-- DATA UNDER STUDY follows --

### config.mk
export PLATFORM = sky130hd
export DESIGN_NAME = fetch_unit_flat
export DESIGN_NICKNAME = d
export VERILOG_FILES = /design/src/rtl/fetch_unit_pkg.sv /design/src/rtl/fetch_unit_if.sv /design/src/rtl/fetch_unit_pc_counter.sv /design/src/rtl/fetch_unit.sv /design/src/flat_wrapper.sv
export SDC_FILE = /design/constraint.sdc
export NUM_CORES = 1
export LEC_CHECK = 0
export BUFFER_PORTS_ARGS = -buffer_cell sky130_fd_sc_hd__buf_2
export CELL_PAD_IN_SITES_DETAIL_PLACEMENT = 1
export CELL_PAD_IN_SITES_GLOBAL_PLACEMENT = 1
export CORE_MARGIN = 10
export CORE_UTILIZATION = 26
export CTS_BUF_LIST = sky130_fd_sc_hd__clkbuf_16
export DETAILED_ROUTE_END_ITERATION = 8
export PLACE_DENSITY = 0.86
export SLEW_MARGIN = 10
export SYNTH_ARGS = -nofsm -noshare
export SYNTH_HDL_FRONTEND = slang
export SYNTH_SLANG_ARGS = --single-unit
export TNS_END_PERCENT = 1
### constraint.sdc
create_clock -name clk -period 1.51 [get_ports clk]
set_clock_uncertainty 0.2 [all_clocks]
set_input_delay 0 -clock clk [delete_from_list [all_inputs] [get_ports clk]]
set_output_delay 0 -clock clk [all_outputs]
set_load 0.02 [all_outputs]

-- DATA UNDER STUDY concluded --

REQUIRED ACTION |
Reproduce the data verbatim, line for line.

REPLY TO THE TASK |
### config.mk
export PLATFORM = sky130hd
export DESIGN_NAME = fetch_unit_flat
export DESIGN_NICKNAME = d
export VERILOG_FILES = /design/src/rtl/fetch_unit_pkg.sv /design/src/rtl/fetch_unit_if.sv /design/src/rtl/fetch_unit_pc_counter.sv /design/src/rtl/fetch_unit.sv /design/src/flat_wrapper.sv
export SDC_FILE = /design/constraint.sdc
export NUM_CORES = 1
export LEC_CHECK = 0
export BUFFER_PORTS_ARGS = -buffer_cell sky130_fd_sc_hd__buf_2
export CELL_PAD_IN_SITES_DETAIL_PLACEMENT = 1
export CELL_PAD_IN_SITES_GLOBAL_PLACEMENT = 1
export CORE_MARGIN = 10
export CORE_UTILIZATION = 26
export CTS_BUF_LIST = sky130_fd_sc_hd__clkbuf_16
export DETAILED_ROUTE_END_ITERATION = 8
export PLACE_DENSITY = 0.86
export SLEW_MARGIN = 10
export SYNTH_ARGS = -nofsm -noshare
export SYNTH_HDL_FRONTEND = slang
export SYNTH_SLANG_ARGS = --single-unit
export TNS_END_PERCENT = 1
### constraint.sdc
create_clock -name clk -period 1.51 [get_ports clk]
set_clock_uncertainty 0.2 [all_clocks]
set_input_delay 0 -clock clk [delete_from_list [all_inputs] [get_ports clk]]
set_output_delay 0 -clock clk [all_outputs]
set_load 0.02 [all_outputs]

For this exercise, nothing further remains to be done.